» **Action item**
Here are some entries. Repeat all of them exactly.

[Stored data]
=== Begin Enclosure ===

**src/rtl/wload_pkg.sv**
```systemverilog
// Shared types and defaults for the column weight loader (wload_feeder).
package wload_pkg;

   typedef enum logic [1:0] {
      IDLE  = 2'd0,
      FILL  = 2'd1,
      SHIFT = 2'd2,
      DONE  = 2'd3
   } state_e;

   localparam int DEF_WIDTH = 16;
   localparam int DEF_ROWS  = 4;

   // ROWS is at least 2, so this is never zero.
   function automatic int cnt_w(input int rows);
      return $clog2(rows);
   endfunction

endpackage

```
**src/rtl/wload_buf.sv**
```systemverilog
// ROWS x WIDTH tile buffer: one synchronous write port, one combinational read port.
module wload_buf
   import wload_pkg::*;
#(
   parameter int WIDTH = DEF_WIDTH,
   parameter int ROWS  = DEF_ROWS,
   parameter int AW    = cnt_w(DEF_ROWS)
) (
   input  logic             clk,
   input  logic             rst,
   input  logic             we,
   input  logic [AW-1:0]    waddr,
   input  logic [WIDTH-1:0] wdata,
   input  logic [AW-1:0]    raddr,
   output logic [WIDTH-1:0] rdata
);

   logic [ROWS-1:0][WIDTH-1:0] mem_q, mem_d;

   always_comb begin
      mem_d = mem_q;
      if (we) mem_d[waddr] = wdata;
   end

   always_ff @(posedge clk) begin
      if (rst) mem_q <= '0;
      else     mem_q <= mem_d;
   end

   assign rdata = mem_q[raddr];

endmodule

```
**src/rtl/wload_feeder.sv**
```systemverilog
// Column weight loader: gathers ROWS words, then shifts them deepest-first into the chain.
// Optional all-zero tile shortcut (clear instead of shift) under WLOAD_ZERO_SKIP_EN.
module wload_feeder
   import wload_pkg::*;
#(
   parameter int WIDTH = DEF_WIDTH,
   parameter int ROWS  = DEF_ROWS
) (
   input  logic             clk,
   input  logic             rst,
   input  logic             i_start,
   input  logic             i_clr_req,
   input  logic [WIDTH-1:0] i_wdata,
   input  logic             i_wvalid,
   output logic             o_wready,
   input  logic             i_hold,
   output logic [WIDTH-1:0] o_data,
   output logic             o_en,
   output logic             o_clr,
   output logic             o_busy,
   output logic             o_done
);

   localparam int            CW   = cnt_w(ROWS);
   localparam logic [CW-1:0] LAST = CW'(ROWS - 1);

   state_e           state_q, state_d;
   logic [CW-1:0]    cnt_q, cnt_d;
   logic [WIDTH-1:0] data_q, data_d;
   logic             en_q, en_d;
   logic             clr_q, clr_d;
   logic             done_q, done_d;
   logic             hs;
   logic [CW-1:0]    buf_raddr;
   logic [WIDTH-1:0] buf_rdata;
`ifdef WLOAD_ZERO_SKIP_EN
   logic             zero_q, zero_d;
`endif

   assign hs        = i_wvalid && (state_q == FILL);
   // Deepest row leaves first, so read the buffer back to front.
   assign buf_raddr = LAST - cnt_q;

   wload_buf #(.WIDTH(WIDTH), .ROWS(ROWS), .AW(CW)) u_buf (
      .clk   (clk),
      .rst   (rst),
      .we    (hs),
      .waddr (cnt_q),
      .wdata (i_wdata),
      .raddr (buf_raddr),
      .rdata (buf_rdata)
   );

   always_comb begin
      state_d = state_q;
      cnt_d   = cnt_q;
      data_d  = data_q;
      en_d    = 1'b0;
      clr_d   = 1'b0;
      done_d  = 1'b0;
`ifdef WLOAD_ZERO_SKIP_EN
      zero_d  = zero_q;
`endif
      case (state_q)
         IDLE: begin
            if (i_clr_req) clr_d = 1'b1;
            if (i_start) begin
               state_d = FILL;
               cnt_d   = '0;
`ifdef WLOAD_ZERO_SKIP_EN
               zero_d  = 1'b1;
`endif
            end
         end
         FILL: begin
            if (hs) begin
               cnt_d = cnt_q + 1'b1;
`ifdef WLOAD_ZERO_SKIP_EN
               zero_d = zero_q && (i_wdata == '0);
`endif
               if (cnt_q == LAST) begin
                  cnt_d   = '0;
                  state_d = SHIFT;
`ifdef WLOAD_ZERO_SKIP_EN
                  if (zero_d) state_d = DONE;
`endif
               end
            end
         end
         SHIFT: begin
            if (!i_hold) begin
               en_d   = 1'b1;
               data_d = buf_rdata;
               cnt_d  = cnt_q + 1'b1;
               if (cnt_q == LAST) begin
                  cnt_d   = '0;
                  state_d = DONE;
               end
            end
         end
         DONE: begin
            done_d  = 1'b1;
            state_d = IDLE;
`ifdef WLOAD_ZERO_SKIP_EN
            // A skipped zero tile is delivered as a chain clear.
            clr_d   = zero_q;
`endif
         end
         default: state_d = IDLE;
      endcase
   end

   always_ff @(posedge clk) begin
      if (rst) begin
         state_q <= IDLE;
         cnt_q   <= '0;
         data_q  <= '0;
         en_q    <= 1'b0;
         clr_q   <= 1'b0;
         done_q  <= 1'b0;
`ifdef WLOAD_ZERO_SKIP_EN
         zero_q  <= 1'b0;
`endif
      end else begin
         state_q <= state_d;
         cnt_q   <= cnt_d;
         data_q  <= data_d;
         en_q    <= en_d;
         clr_q   <= clr_d;
         done_q  <= done_d;
`ifdef WLOAD_ZERO_SKIP_EN
         zero_q  <= zero_d;
`endif
      end
   end

   assign o_wready = (state_q == FILL);
   assign o_busy   = (state_q != IDLE);
   assign o_data   = data_q;
   assign o_en     = en_q;
   assign o_clr    = clr_q;
   assign o_done   = done_q;

endmodule
```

=== End Enclosure ===

» **Answer to this problem**
**src/rtl/wload_pkg.sv**
```systemverilog
// Shared types and defaults for the column weight loader (wload_feeder).
package wload_pkg;

   typedef enum logic [1:0] {
      IDLE  = 2'd0,
      FILL  = 2'd1,
      SHIFT = 2'd2,
      DONE  = 2'd3
   } state_e;

   localparam int DEF_WIDTH = 16;
   localparam int DEF_ROWS  = 4;

   // ROWS is at least 2, so this is never zero.
   function automatic int cnt_w(input int rows);
      return $clog2(rows);
   endfunction

endpackage

```
**src/rtl/wload_buf.sv**
```systemverilog
// ROWS x WIDTH tile buffer: one synchronous write port, one combinational read port.
module wload_buf
   import wload_pkg::*;
#(
   parameter int WIDTH = DEF_WIDTH,
   parameter int ROWS  = DEF_ROWS,
   parameter int AW    = cnt_w(DEF_ROWS)
) (
   input  logic             clk,
   input  logic             rst,
   input  logic             we,
   input  logic [AW-1:0]    waddr,
   input  logic [WIDTH-1:0] wdata,
   input  logic [AW-1:0]    raddr,
   output logic [WIDTH-1:0] rdata
);

   logic [ROWS-1:0][WIDTH-1:0] mem_q, mem_d;

   always_comb begin
      mem_d = mem_q;
      if (we) mem_d[waddr] = wdata;
   end

   always_ff @(posedge clk) begin
      if (rst) mem_q <= '0;
      else     mem_q <= mem_d;
   end

   assign rdata = mem_q[raddr];

endmodule

```
**src/rtl/wload_feeder.sv**
```systemverilog
// Column weight loader: gathers ROWS words, then shifts them deepest-first into the chain.
// Optional all-zero tile shortcut (clear instead of shift) under WLOAD_ZERO_SKIP_EN.
module wload_feeder
   import wload_pkg::*;
#(
   parameter int WIDTH = DEF_WIDTH,
   parameter int ROWS  = DEF_ROWS
) (
   input  logic             clk,
   input  logic             rst,
   input  logic             i_start,
   input  logic             i_clr_req,
   input  logic [WIDTH-1:0] i_wdata,
   input  logic             i_wvalid,
   output logic             o_wready,
   input  logic             i_hold,
   output logic [WIDTH-1:0] o_data,
   output logic             o_en,
   output logic             o_clr,
   output logic             o_busy,
   output logic             o_done
);

   localparam int            CW   = cnt_w(ROWS);
   localparam logic [CW-1:0] LAST = CW'(ROWS - 1);

   state_e           state_q, state_d;
   logic [CW-1:0]    cnt_q, cnt_d;
   logic [WIDTH-1:0] data_q, data_d;
   logic             en_q, en_d;
   logic             clr_q, clr_d;
   logic             done_q, done_d;
   logic             hs;
   logic [CW-1:0]    buf_raddr;
   logic [WIDTH-1:0] buf_rdata;
`ifdef WLOAD_ZERO_SKIP_EN
   logic             zero_q, zero_d;
`endif

   assign hs        = i_wvalid && (state_q == FILL);
   // Deepest row leaves first, so read the buffer back to front.
   assign buf_raddr = LAST - cnt_q;

   wload_buf #(.WIDTH(WIDTH), .ROWS(ROWS), .AW(CW)) u_buf (
      .clk   (clk),
      .rst   (rst),
      .we    (hs),
      .waddr (cnt_q),
      .wdata (i_wdata),
      .raddr (buf_raddr),
      .rdata (buf_rdata)
   );

   always_comb begin
      state_d = state_q;
      cnt_d   = cnt_q;
      data_d  = data_q;
      en_d    = 1'b0;
      clr_d   = 1'b0;
      done_d  = 1'b0;
`ifdef WLOAD_ZERO_SKIP_EN
      zero_d  = zero_q;
`endif
      case (state_q)
         IDLE: begin
            if (i_clr_req) clr_d = 1'b1;
            if (i_start) begin
               state_d = FILL;
               cnt_d   = '0;
`ifdef WLOAD_ZERO_SKIP_EN
               zero_d  = 1'b1;
`endif
            end
         end
         FILL: begin
            if (hs) begin
               cnt_d = cnt_q + 1'b1;
`ifdef WLOAD_ZERO_SKIP_EN
               zero_d = zero_q && (i_wdata == '0);
`endif
               if (cnt_q == LAST) begin
                  cnt_d   = '0;
                  state_d = SHIFT;
`ifdef WLOAD_ZERO_SKIP_EN
                  if (zero_d) state_d = DONE;
`endif
               end
            end
         end
         SHIFT: begin
            if (!i_hold) begin
               en_d   = 1'b1;
               data_d = buf_rdata;
               cnt_d  = cnt_q + 1'b1;
               if (cnt_q == LAST) begin
                  cnt_d   = '0;
                  state_d = DONE;
               end
            end
         end
         DONE: begin
            done_d  = 1'b1;
            state_d = IDLE;
`ifdef WLOAD_ZERO_SKIP_EN
            // A skipped zero tile is delivered as a chain clear.
            clr_d   = zero_q;
`endif
         end
         default: state_d = IDLE;
      endcase
   end

   always_ff @(posedge clk) begin
      if (rst) begin
         state_q <= IDLE;
         cnt_q   <= '0;
         data_q  <= '0;
         en_q    <= 1'b0;
         clr_q   <= 1'b0;
         done_q  <= 1'b0;
`ifdef WLOAD_ZERO_SKIP_EN
         zero_q  <= 1'b0;
`endif
      end else begin
         state_q <= state_d;
         cnt_q   <= cnt_d;
         data_q  <= data_d;
         en_q    <= en_d;
         clr_q   <= clr_d;
         done_q  <= done_d;
`ifdef WLOAD_ZERO_SKIP_EN
         zero_q  <= zero_d;
`endif
      end
   end

   assign o_wready = (state_q == FILL);
   assign o_busy   = (state_q != IDLE);
   assign o_data   = data_q;
   assign o_en     = en_q;
   assign o_clr    = clr_q;
   assign o_done   = done_q;

endmodule
```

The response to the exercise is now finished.